● **About this exercise**: All lines in the material below that hold "only" should be found and copied.

● **Supplied data**:
File: src/rtl/sqrt_floor_iter_if.sv
// Start/done handshake bundle for the iterative floor-sqrt unit.
// The requester drives start/num; the unit returns status and the registered result.
interface sqrt_floor_iter_if #(
  parameter int unsigned WIDTH = 10
);
  localparam int unsigned ROOT_W = WIDTH / 2;

  logic              start;
  logic [WIDTH-1:0]  num;
  logic              busy;
  logic              done;
  logic [ROOT_W-1:0] sqrt;
  logic [ROOT_W:0]   rem;
  logic              exact;

  modport master (
    output start, num,
    input  busy, done, sqrt, rem, exact
  );

  modport slave (
    input  start, num,
    output busy, done, sqrt, rem, exact
  );
endinterface

File: src/rtl/sqrt_floor_iter.sv
// Iterative integer square root: one root bit per clock (restoring digit-by-digit),
// producing floor(sqrt(num)), the remainder and a perfect-square flag.
module sqrt_floor_iter #(
  parameter int unsigned WIDTH = 10
) (
  input  logic             clk,
  input  logic             rst,
  sqrt_floor_iter_if.slave bus
);
  localparam int unsigned ROOT_W = WIDTH / 2;
  localparam int unsigned REM_W  = ROOT_W + 2;
  localparam int unsigned CNT_W  = (ROOT_W > 1) ? $clog2(ROOT_W) : 1;

  if ((WIDTH < 2) || ((WIDTH % 2) != 0)) begin : g_bad_width
    $error("sqrt_floor_iter: WIDTH must be even and at least 2");
  end

  typedef enum logic [1:0] {
    IDLE = 2'd0,
    CALC = 2'd1,
    DONE = 2'd2
  } state_t;

  state_t            state;
  logic [WIDTH-1:0]  opnd;
  logic [ROOT_W-1:0] q;
  logic [REM_W-1:0]  r;
  logic [CNT_W-1:0]  cnt;

  logic [REM_W-1:0]  r_sh;
  logic [REM_W-1:0]  trial;
  logic [REM_W-1:0]  r_new;
  logic [ROOT_W-1:0] q_new;
  logic              fits;

  // One restoring step: bring down two operand bits and try subtracting (4q+1).
  always_comb begin
    r_sh  = {r[REM_W-3:0], opnd[WIDTH-1 -: 2]};
    trial = {q, 2'b01};
    fits  = (r_sh >= trial);
    r_new = fits ? (r_sh - trial) : r_sh;
    q_new = ROOT_W'({q, fits});
  end

  always_ff @(posedge clk) begin
    if (rst) begin
      state     <= IDLE;
      opnd      <= '0;
      q         <= '0;
      r         <= '0;
      cnt       <= '0;
      bus.busy  <= 1'b0;
      bus.done  <= 1'b0;
      bus.sqrt  <= '0;
      bus.rem   <= '0;
      bus.exact <= 1'b0;
    end else begin
      bus.done <= 1'b0;
      case (state)
        IDLE, DONE: begin
          if (bus.start) begin
            state    <= CALC;
            opnd     <= bus.num;
            q        <= '0;
            r        <= '0;
            cnt      <= CNT_W'(ROOT_W - 1);
            bus.busy <= 1'b1;
          end else begin
            state <= IDLE;
          end
        end
        CALC: begin
          opnd <= opnd << 2;
          q    <= q_new;
          r    <= r_new;
          // Last root bit resolved: publish the result; rem <= 2*sqrt fits ROOT_W+1 bits.
          if (cnt == '0) begin
            state     <= DONE;
            bus.busy  <= 1'b0;
            bus.done  <= 1'b1;
            bus.sqrt  <= q_new;
            bus.rem   <= r_new[ROOT_W:0];
            bus.exact <= (r_new == '0);
          end else begin
            cnt <= cnt - CNT_W'(1);
          end
        end
        default: state <= IDLE;
      endcase
    end
  end
endmodule
$ cat config.mk
export PLATFORM = sky130hd
export DESIGN_NAME = serial_chunk_adder
export DESIGN_NICKNAME = d
export VERILOG_FILES = /design/src/rtl/adder_pkg.sv /design/src/rtl/chunk_adder.sv /design/src/rtl/serial_chunk_adder.sv
export SDC_FILE = /design/constraint.sdc
export NUM_CORES = 1
export LEC_CHECK = 0
export ABC_AREA = 0
export CAP_MARGIN = 20
export CORE_MARGIN = 2
export CORE_UTILIZATION = 45
export CTS_BUF_LIST = sky130_fd_sc_hd__clkbuf_4 sky130_fd_sc_hd__clkbuf_8 sky130_fd_sc_hd__clkbuf_16
export DETAILED_ROUTE_END_ITERATION = 8
export HOLD_SLACK_MARGIN = 0.02
export PLACE_DENSITY = 0.87
export SLEW_MARGIN = 15
export SYNTH_ARGS = -nofsm -noshare
export SYNTH_HDL_FRONTEND = slang
export SYNTH_HIERARCHICAL = 1
export SYNTH_SLANG_ARGS = --single-unit
$ cat constraint.sdc
create_clock -name clk -period 2.8 [get_ports clk]
set_input_delay 0.84 -clock clk [delete_from_list [all_inputs] [get_ports clk]]
set_output_delay 0.84 -clock clk [all_outputs]
set_load 0.005 [all_outputs]
--- src/rtl/seg_scan_decoder.sv ---
// Observer for the multiplexed 4-digit 7-segment scan bus.
// It rebuilds the 16-bit hex value from settled digit windows, or reports an all-dash blanked display.
module seg_scan_decoder #(
   parameter int unsigned SETTLE = 16
) (
   input  logic        clk,
   input  logic        reset,
   input  logic [3:0]  an,
   input  logic [6:0]  seg,
   output logic [15:0] num,
   output logic        disp_en,
   output logic        frame_valid,
   output logic        frame_err
);

   typedef enum logic [0:0] {HUNT = 1'b0, COLLECT = 1'b1} state_e;

   localparam logic [7:0] SETTLE_C = 8'(SETTLE);

   // Returns {bad, dash, nibble} for an active-low segment pattern
   function automatic logic [5:0] seg_decode(input logic [6:0] p);
      case (p)
         7'h40:   seg_decode = {2'b00, 4'h0};
         7'h79:   seg_decode = {2'b00, 4'h1};
         7'h24:   seg_decode = {2'b00, 4'h2};
         7'h30:   seg_decode = {2'b00, 4'h3};
         7'h19:   seg_decode = {2'b00, 4'h4};
         7'h12:   seg_decode = {2'b00, 4'h5};
         7'h02:   seg_decode = {2'b00, 4'h6};
         7'h78:   seg_decode = {2'b00, 4'h7};
         7'h00:   seg_decode = {2'b00, 4'h8};
         7'h10:   seg_decode = {2'b00, 4'h9};
         7'h08:   seg_decode = {2'b00, 4'hA};
         7'h03:   seg_decode = {2'b00, 4'hB};
         7'h27:   seg_decode = {2'b00, 4'hC};
         7'h21:   seg_decode = {2'b00, 4'hD};
         7'h06:   seg_decode = {2'b00, 4'hE};
         7'h0E:   seg_decode = {2'b00, 4'hF};
         7'h3F:   seg_decode = {2'b01, 4'h0};
         default: seg_decode = {2'b10, 4'h0};
      endcase
   endfunction

   logic [3:0]  an_m_q, an_s_q;
   logic [6:0]  seg_m_q, seg_s_q;
   logic [10:0] s_prev_q;
   logic [7:0]  r_q, r_d;
   logic        sample_q, sample_d;
   logic        onehot_s, changed_s;

   // Synchronizer, previous-word history and stability counter
   always_ff @(posedge clk) begin
      if (reset) begin
         an_m_q   <= 4'hF;
         an_s_q   <= 4'hF;
         seg_m_q  <= 7'h7F;
         seg_s_q  <= 7'h7F;
         s_prev_q <= 11'h7FF;
         r_q      <= 8'd0;
         sample_q <= 1'b0;
      end else begin
         an_m_q   <= an;
         an_s_q   <= an_m_q;
         seg_m_q  <= seg;
         seg_s_q  <= seg_m_q;
         s_prev_q <= {an_s_q, seg_s_q};
         r_q      <= r_d;
         sample_q <= sample_d;
      end
   end

   // Counter next state; a sample fires only on the first arrival at SETTLE
   always_comb begin
      onehot_s  = (an_s_q == 4'b1110) || (an_s_q == 4'b1101) ||
                  (an_s_q == 4'b1011) || (an_s_q == 4'b0111);
      changed_s = ({an_s_q, seg_s_q} != s_prev_q);
      r_d       = r_q;
      if (changed_s || !onehot_s) begin
         r_d = 8'd0;
      end else if (r_q < SETTLE_C) begin
         r_d = r_q + 8'd1;
      end else begin
         r_d = r_q;
      end
      sample_d = (r_d == SETTLE_C) && (r_q != SETTLE_C);
   end

   // s_prev_q holds the settled word during the sample cycle
   logic [1:0] idx_s;
   logic [5:0] dec_s;

   // Anode to digit index and segment decode of the settled word
   always_comb begin
      dec_s = seg_decode(s_prev_q[6:0]);
      case (s_prev_q[10:7])
         4'b1110: idx_s = 2'd0;
         4'b1101: idx_s = 2'd1;
         4'b1011: idx_s = 2'd2;
         4'b0111: idx_s = 2'd3;
         default: idx_s = 2'd0;
      endcase
   end

   state_e      state_q, state_d;
   logic [1:0]  nx_q, nx_d;
   logic [15:0] shadow_q, shadow_d;
   logic [3:0]  dash_q, dash_d;
   logic        bad_q, bad_d;
   logic [15:0] num_q, num_d;
   logic        disp_en_q, disp_en_d;
   logic        valid_q, valid_d;
   logic        err_q, err_d;

   // Frame state and registered outputs
   always_ff @(posedge clk) begin
      if (reset) begin
         state_q   <= HUNT;
         nx_q      <= 2'd0;
         shadow_q  <= 16'h0000;
         dash_q    <= 4'h0;
         bad_q     <= 1'b0;
         num_q     <= 16'h0000;
         disp_en_q <= 1'b0;
         valid_q   <= 1'b0;
         err_q     <= 1'b0;
      end else begin
         state_q   <= state_d;
         nx_q      <= nx_d;
         shadow_q  <= shadow_d;
         dash_q    <= dash_d;
         bad_q     <= bad_d;
         num_q     <= num_d;
         disp_en_q <= disp_en_d;
         valid_q   <= valid_d;
         err_q     <= err_d;
      end
   end

   // Frame assembly: digit 0 always (re)starts, in-order digits accumulate, digit 3 publishes
   always_comb begin
      state_d   = state_q;
      nx_d      = nx_q;
      shadow_d  = shadow_q;
      dash_d    = dash_q;
      bad_d     = bad_q;
      num_d     = num_q;
      disp_en_d = disp_en_q;
      valid_d   = 1'b0;
      err_d     = 1'b0;
      if (sample_q && (idx_s == 2'd0)) begin
         shadow_d = {12'h000, dec_s[3:0]};
         dash_d   = {3'b000, dec_s[4]};
         bad_d    = dec_s[5];
         nx_d     = 2'd1;
         state_d  = COLLECT;
      end else if (sample_q) begin
         case (state_q)
            HUNT: begin
               state_d = HUNT;
            end
            COLLECT: begin
               if (idx_s == nx_q) begin
                  shadow_d[{idx_s, 2'b00} +: 4] = dec_s[3:0];
                  dash_d[idx_s]                 = dec_s[4];
                  bad_d                         = bad_q | dec_s[5];
                  if (nx_q == 2'd3) begin
                     state_d = HUNT;
                     if (!bad_d && (dash_d == 4'h0)) begin
                        num_d     = shadow_d;
                        disp_en_d = 1'b1;
                        valid_d   = 1'b1;
                     end else if (!bad_d && (dash_d == 4'hF)) begin
                        num_d     = 16'h0000;
                        disp_en_d = 1'b0;
                        valid_d   = 1'b1;
                     end else begin
                        err_d = 1'b1;
                     end
                  end else begin
                     nx_d = nx_q + 2'd1;
                  end
               end else begin
                  err_d   = 1'b1;
                  state_d = HUNT;
               end
            end
            default: begin
               state_d = HUNT;
            end
         endcase
      end else begin
         state_d = state_q;
      end
   end

   assign num         = num_q;
   assign disp_en     = disp_en_q;
   assign frame_valid = valid_q;
   assign frame_err   = err_q;

endmodule
--- config.mk ---
export PLATFORM = sky130hd
export DESIGN_NAME = seg_scan_decoder
export DESIGN_NICKNAME = d
export VERILOG_FILES = /design/src/rtl/seg_scan_decoder.sv
export SDC_FILE = /design/constraint.sdc
export NUM_CORES = 1
export LEC_CHECK = 0
export CAP_MARGIN = 5
export CORE_ASPECT_RATIO = 2
export CORE_UTILIZATION = 46
export CTS_BUF_LIST = sky130_fd_sc_hd__clkbuf_16
export DETAILED_ROUTE_END_ITERATION = 10
export PLACE_DENSITY = 0.66
export SKIP_LAST_GASP = 1
export SYNTH_ARGS = -nofsm -noshare
export SYNTH_HDL_FRONTEND = slang
export SYNTH_SLANG_ARGS = --single-unit
--- constraint.sdc ---
create_clock -name clk -period 3.6 [get_ports clk]
set_input_delay 0.72 -clock clk [delete_from_list [all_inputs] [get_ports clk]]
set_output_delay 0.72 -clock clk [all_outputs]
set_load 0.01 [all_outputs]
After elaboration in Yosys (flattened, before gate mapping)

Cells that the tools add are included.

Reductions and logical operators: 26
Bitwise logic cells: 6
Shifts and indexed selects: 2
$add $sub $neg: 3
Muxes and demuxes: 40
Equality and inequality tests: 30
Order comparisons: 3

Operator list:

| cell                                                  | count |
|---|---|
| case mux 6 bit (17 select lines)                      | 1 |
| equality test 7 x 6 -> 1 bit (second input constant)  | 5 |
| 2-to-1 mux 16 bit                                     | 2 |
| 2-to-1 mux 1 bit                                      | 26 |
| equality test 4 bit (second input constant)           | 6 |
| equality test 7 x 5 -> 1 bit (second input constant)  | 3 |
| equality test 7 bit (second input constant)           | 3 |
| bitwise mux 16 bit                                    | 1 |
| 2-to-1 mux 4 bit                                      | 4 |
| 2-to-1 mux 8 bit                                      | 2 |
| variable shift 4 x 6 -> 16 bit (first input constant) | 1 |
| indexed part select 4 x 6 -> 16 bit                   | 1 |
| equality test 7 x 2 -> 1 bit (second input constant)  | 2 |
| equality test 7 x 4 -> 1 bit (second input constant)  | 2 |
| != test 11 bit                                        | 1 |
| adder 8 x 1 -> 8 bit (second input constant)          | 1 |
| equality test 4 x 3 -> 1 bit (second input constant)  | 2 |
| equality test 8 x 5 -> 1 bit (second input constant)  | 1 |
| < comparator 8 x 5 -> 1 bit (second input constant)   | 1 |
| != test 8 x 5 -> 1 bit (second input constant)        | 1 |
| AND reduction 4 bit                                   | 2 |
| nonzero test 2 bit                                    | 4 |
| equality test 7 x 3 -> 1 bit (second input constant)  | 1 |
| zero test 7 bit                                       | 1 |
| 23 further kinds                                      | 36 |

Word-level logic and storage cells: 129
Register bits after elaboration: 85
Input port bits: 13

Depth between registers and ports, before layout

Depth in word-level cells: 13
Mapped depth: 13

Worst setup path before layout

Ideal clock, no wire load.

Path type: register -> register
Start point: reg s_prev_q[10]
End point: reg num_q[9] (netlist: num[9])
Stages on the path, launching flop included: 14
Period minus slack after synthesis: 2678 ps
Arrival: 2561 ps
Required time: 3483 ps
Library setup time: 117 ps
Setup slack: 922 ps
Path through: dfxtp_1 > buf_6 > xor2_1 > nand3_1 > inv_1 > ha_1 > inv_1 > a22o_1 > a211oi_1 > nor3_1 > o41a_1 > buf_6 > buf_8 > a22o_1

Longest elaborated chain between the ends: 11

Ends and longest elaborated chain:

| what                                                                                                            | RTL line | text |
|---|---|---|
| start, declared                                                                                                 | 46       | `logic [10:0] s_prev_q;` |
| start signal, assigned                                                                                          | 66       | `s_prev_q <= {an_s_q, seg_s_q};` |
| equality test 4 x 3 -> 1 bit or equality test 4 bit (tied branches)                                             | 95       | `case (s_prev_q[10:7])` |
| case mux 2 bit (3 select lines) (*)                                                                             | 95       |  |
| < comparator 2 x 3 -> 1 bit (implied by the code) or greater-or-equal comparator 2 x 1 -> 1 bit (tied branches) | 164      | `dash_d[idx_s] = dec_s[4];` |
| logical AND 1 bit (implied by the code)                                                                         | 164      |  |
| 2-to-1 mux 1 bit (implied by the code)                                                                          | 164      |  |
| demux 1 bit (select 2 bit)                                                                                      | 164      |  |
| bitwise mux 4 bit                                                                                               | 164      |  |
| equality test 4 bit or zero test 4 bit (tied branches)                                                          | 172, 168 |  |
| logical AND 1 bit, on equally long branches                                                                     | 172, 168 |  |
| nonzero test 2 bit (no line)                                                                                    | -        |  |
| AND reduction 6 bit (no line)                                                                                   | -        |  |
| end signal, assigned                                                                                            | 132      | `num_q <= num_d;` |
| end, declared                                                                                                   | 109      | `logic [15:0] num_q, num_d;` |

Mark *: on every way between the ends. The rest lies on a longest branch, timed or not.
A chain may end at the register's enable or synchronous reset.

Worst setup path after layout

Start point: reg s_prev_q[10]
End point: reg num_q[10] (netlist: num[10])

The elaborated chain is that of the path after synthesis.
File: src/rtl/match_ctrl.sv
// match_ctrl: match sequencing for a two-player ball game.
// Divides the system clock into physics frames, gates the physics engine
// with a one-cycle enable, keeps both scores, freezes play for a few frames
// after every point and declares the match winner.
// Optional feature macro: MATCH_DEUCE_EN (win by two, still capped at 31).

module match_ctrl #(
    parameter int FRAME_DIV    = 833333,
    parameter int PAUSE_FRAMES = 60,
    parameter int WIN_SCORE    = 15
) (
    input  logic       clk,
    input  logic       rst,
    input  logic       start,
    input  logic       phys_valid,
    input  logic       phys_game_over,
    input  logic [1:0] phys_winner,
    output logic       phys_en,
    output logic [4:0] p1_score,
    output logic [4:0] p2_score,
    output logic [1:0] state,
    output logic [1:0] match_winner
);

    localparam int              CW         = (FRAME_DIV > 2) ? $clog2(FRAME_DIV) : 1;
    localparam logic [CW-1:0]   FRAME_LAST = CW'(FRAME_DIV - 1);
    localparam logic [4:0]      WIN5       = 5'(WIN_SCORE);
    localparam logic [4:0]      SCORE_MAX  = 5'd31;
    localparam logic [7:0]      PAUSE_LOAD = 8'(PAUSE_FRAMES);

    typedef enum logic [1:0] {
        IDLE  = 2'd0,
        PLAY  = 2'd1,
        PAUSE = 2'd2,
        OVER  = 2'd3
    } state_t;

    state_t        cur_state;
    state_t        nxt_state;
    logic [CW-1:0] frame_cnt;
    logic          frame_tick;
    logic [7:0]    pause_cnt;
    logic [7:0]    pause_nxt;
    logic [4:0]    p1_nxt;
    logic [4:0]    p2_nxt;
    logic [1:0]    winner_nxt;
    logic          point_evt;
    logic [4:0]    p1_inc;
    logic [4:0]    p2_inc;

    // A score can only be incremented from PLAY, and reaching 31 always
    // ends the match, so these +1 results never wrap.
    assign frame_tick = (frame_cnt == FRAME_LAST);
    assign point_evt  = phys_valid && phys_game_over &&
                        ((phys_winner == 2'd1) || (phys_winner == 2'd2));
    assign p1_inc     = p1_score + 5'd1;
    assign p2_inc     = p2_score + 5'd1;
    assign state      = cur_state;

    // Decides whether a freshly incremented score ends the match.
    function automatic logic wins(input logic [4:0] mine, input logic [4:0] opp);
`ifdef MATCH_DEUCE_EN
        wins = (mine == SCORE_MAX) ||
               ((mine >= WIN5) && ({1'b0, mine} >= ({1'b0, opp} + 6'd2)));
`else
        wins = (mine == WIN5) || (mine == SCORE_MAX);
`endif
    endfunction

    // Free-running frame divider; the tick is its last count.
    always_ff @(posedge clk) begin
        if (rst)
            frame_cnt <= '0;
        else if (frame_tick)
            frame_cnt <= '0;
        else
            frame_cnt <= frame_cnt + 1'b1;
    end

    // Physics enable follows a frame tick by one cycle, only while playing.
    always_ff @(posedge clk) begin
        if (rst)
            phys_en <= 1'b0;
        else
            phys_en <= frame_tick && (cur_state == PLAY);
    end

    // Match state, scores, winner and pause counter registers.
    always_ff @(posedge clk) begin
        if (rst) begin
            cur_state    <= IDLE;
            pause_cnt    <= '0;
            p1_score     <= '0;
            p2_score     <= '0;
            match_winner <= 2'd0;
        end else begin
            cur_state    <= nxt_state;
            pause_cnt    <= pause_nxt;
            p1_score     <= p1_nxt;
            p2_score     <= p2_nxt;
            match_winner <= winner_nxt;
        end
    end

    // Next-state logic: start pulses, point scoring and pause countdown.
    always_comb begin
        nxt_state  = cur_state;
        pause_nxt  = pause_cnt;
        p1_nxt     = p1_score;
        p2_nxt     = p2_score;
        winner_nxt = match_winner;

        case (cur_state)
            IDLE, OVER: begin
                if (start) begin
                    nxt_state  = PLAY;
                    p1_nxt     = '0;
                    p2_nxt     = '0;
                    winner_nxt = 2'd0;
                    pause_nxt  = '0;
                end
            end

            PLAY: begin
                if (point_evt) begin
                    if (phys_winner == 2'd1) begin
                        p1_nxt = p1_inc;
                        if (wins(p1_inc, p2_score)) begin
                            nxt_state  = OVER;
                            winner_nxt = 2'd1;
                        end else begin
                            nxt_state = PAUSE;
                            pause_nxt = PAUSE_LOAD;
                        end
                    end else begin
                        p2_nxt = p2_inc;
                        if (wins(p2_inc, p1_score)) begin
                            nxt_state  = OVER;
                            winner_nxt = 2'd2;
                        end else begin
                            nxt_state = PAUSE;
                            pause_nxt = PAUSE_LOAD;
                        end
                    end
                end
            end

            PAUSE: begin
                if (frame_tick) begin
                    if (pause_cnt <= 8'd1) begin
                        pause_nxt = '0;
                        nxt_state = PLAY;
                    end else begin
                        pause_nxt = pause_cnt - 8'd1;
                    end
                end
            end

            default: begin
                nxt_state = IDLE;
            end
        endcase
    end

endmodule
==> src/rtl/serial_adder.sv <==
// Bit-serial ripple adder: one full-adder cell and a carry flip-flop, LSB first.
// Adds two WIDTH-bit operands plus carry-in over WIDTH cycles with a start/busy/done handshake.
module serial_adder #(
    parameter int unsigned WIDTH = 8
) (
    input  logic             clk,
    input  logic             rst_n,
    input  logic             start,
    input  logic [WIDTH-1:0] a,
    input  logic [WIDTH-1:0] b,
    input  logic             cin,
    output logic             busy,
    output logic             done,
    output logic [WIDTH-1:0] sum,
    output logic             cout
);

    localparam int unsigned CntW = $clog2(WIDTH);
    localparam logic [CntW-1:0] LastCnt = CntW'(WIDTH - 1);

    typedef enum logic [1:0] {
        StIdle,
        StRun,
        StDone
    } state_e;

    state_e            r_state;
    state_e            w_state_next;
    logic [WIDTH-1:0]  r_a;
    logic [WIDTH-1:0]  r_b;
    logic [WIDTH-1:0]  r_psum;
    logic [WIDTH-1:0]  r_sum;
    logic [CntW-1:0]   r_cnt;
    logic              r_carry;
    logic              r_cout;
    logic              w_load;
    logic              w_step;
    logic              w_last;
    logic              w_s;
    logic              w_c;

    // Single full-adder cell working on the operand LSBs.
    assign w_s    = r_a[0] ^ r_b[0] ^ r_carry;
    assign w_c    = (r_a[0] & r_b[0]) | (r_carry & (r_a[0] ^ r_b[0]));
    assign w_last = (r_cnt == LastCnt);

    always_ff @(posedge clk or negedge rst_n) begin
        if (!rst_n) begin
            r_state <= StIdle;
        end else begin
            r_state <= w_state_next;
        end
    end

    always_comb begin
        w_state_next = r_state;
        w_load       = 1'b0;
        w_step       = 1'b0;
        unique case (r_state)
            StIdle: begin
                if (start) begin
                    w_load       = 1'b1;
                    w_state_next = StRun;
                end
            end
            StRun: begin
                w_step = 1'b1;
                if (w_last) begin
                    w_state_next = StDone;
                end
            end
            StDone: begin
                if (start) begin
                    w_load       = 1'b1;
                    w_state_next = StRun;
                end else begin
                    w_state_next = StIdle;
                end
            end
            default: w_state_next = StIdle;
        endcase
    end

    always_ff @(posedge clk or negedge rst_n) begin
        if (!rst_n) begin
            r_a     <= '0;
            r_b     <= '0;
            r_psum  <= '0;
            r_sum   <= '0;
            r_cnt   <= '0;
            r_carry <= 1'b0;
            r_cout  <= 1'b0;
        end else if (w_load) begin
            r_a     <= a;
            r_b     <= b;
            r_psum  <= '0;
            r_cnt   <= '0;
            r_carry <= cin;
        end else if (w_step) begin
            r_a     <= r_a >> 1;
            r_b     <= r_b >> 1;
            r_psum  <= {w_s, r_psum[WIDTH-1:1]};
            r_cnt   <= r_cnt + CntW'(1);
            r_carry <= w_c;
            // Published result only moves on the completion edge.
            if (w_last) begin
                r_sum  <= {w_s, r_psum[WIDTH-1:1]};
                r_cout <= w_c;
            end
        end
    end

    assign busy = (r_state == StRun);
    assign done = (r_state == StDone);
    assign sum  = r_sum;
    assign cout = r_cout;

endmodule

● **Final answer**:
   // Counter next state; a sample fires only on the first arrival at SETTLE
    // A score can only be incremented from PLAY, and reaching 31 always
    // Physics enable follows a frame tick by one cycle, only while playing.
            // Published result only moves on the completion edge.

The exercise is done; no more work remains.